We are investing some £680 million in urban and rural broadband. Taking into the account local authority funding and private sector investment, more than £1 billion is going towards rolling out broadband.
I pay tribute to the Minister and the Government for prioritising the roll-out of broadband and for the significant sums of public money they have committed to it. Openreach has been successful in many of the contracts for extending broadband provision, but its modelling can be inaccurate. Some of my constituents have switched to fibre-to-the-cabinet, but they do not get speeds anywhere near the original commitments. Given those inaccurate models, is the Minister confident that some of the providers will not come back for further public money?
I pay tribute to my hon. Friend for the assiduous work he does for his constituents. The average speed in Wales has gone up from some 7.5 megabits to 12 megabits. We are investing almost £57 million in rolling out broadband. I note what he says about speed. It is important that customers understand the speeds they will be getting.
Several organisations, including those involved in the delivery of the project, have said that the Government will not meet the target of 90% of households having access to superfast broadband by 2015. What does the Minister have to say to the 2.6 million households that will have to wait between three and five years extra to access basic broadband?
I say to the country as a whole that BT is undertaking the most ambitious roll-out of broadband almost anywhere in the world.
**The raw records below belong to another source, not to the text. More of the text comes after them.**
`config.mk`:
```
export PLATFORM = sky130hd
export DESIGN_NAME = bme_ram
export DESIGN_NICKNAME = d
export VERILOG_FILES = /design/src/hw/rtl/bme_ram.sv
export SDC_FILE = /design/constraint.sdc
export NUM_CORES = 1
export LEC_CHECK = 0
export ABC_AREA = 1
export BUFFER_PORTS_ARGS = -buffer_cell sky130_fd_sc_hd__buf_2
export CAP_MARGIN = 40
export CORE_MARGIN = 10
export CORE_UTILIZATION = 55
export DETAILED_ROUTE_END_ITERATION = 8
export PLACE_DENSITY_LB_ADDON = 0.1
export SETUP_SLACK_MARGIN = 0.02
export SLEW_MARGIN = 20
export SYNTH_ARGS = -nofsm -noshare
export SYNTH_HDL_FRONTEND = slang
export SYNTH_SLANG_ARGS = --single-unit
export TNS_END_PERCENT = 30
```
`constraint.sdc`:
```
create_clock -name clock -period 2.1 [get_ports clock]
set_input_delay 0.42 -clock clock [delete_from_list [all_inputs] [get_ports clock]]
set_output_delay 0.42 -clock clock [all_outputs]
set_load 0.1 [all_outputs]
```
We have the most ambitious rural broadband programme of any country in Europe and we are set on delivering superfast broadband to the vast majority of people in this country, which is a world-beating internet nation.
I pay tribute to the Government’s determination to roll out broadband, particularly in rural areas, including national parks and areas of outstanding natural beauty. However, some of the provisions in the Growth and Infrastructure Bill would remove protections that such areas have enjoyed for 60 years. Is it necessary to put in jeopardy those areas in order to achieve rural broadband roll-out?
It is absolutely essential that we strike a balance between protecting our rural environment and removing some of the obstacles that have slowed the roll-out of broadband, so that it can be laid more quickly, more cheaply and more efficiently. It is important to strike a balance and I note what the hon. Gentleman has said.
The House knows by now that it was Labour’s policy to roll out broadband across the nation by 2012. The Government put the target back to 2015 and BT now says that it will not be achieved until 2017. What will be the impact of the Prime Minister’s decision to agree the 90% cut in the European broadband budget last week?
We would not expect that to have any impact on our own proposals. We are well ahead of the game in rolling out superfast broadband. Most of Europe—in fact, all of Europe—sees us as a leader in that respect. I am delighted that we did not introduce Labour’s telephone tax on hard-working people. Instead, we are delivering superfast broadband to the vast majority of people in this country.
Rural villages in my constituency, including White Notley and Birch, are desperate to have the same standard of broadband as the urban centres in my constituency. Will the Minister guarantee that every possible effort will be undertaken to secure private and public investment to get the right levels of connections across my constituency?
I can absolutely guarantee that I will make every effort to do that, particularly because my hon. Friend’s constituents are so ably represented. I know that she will continue to hold me to account.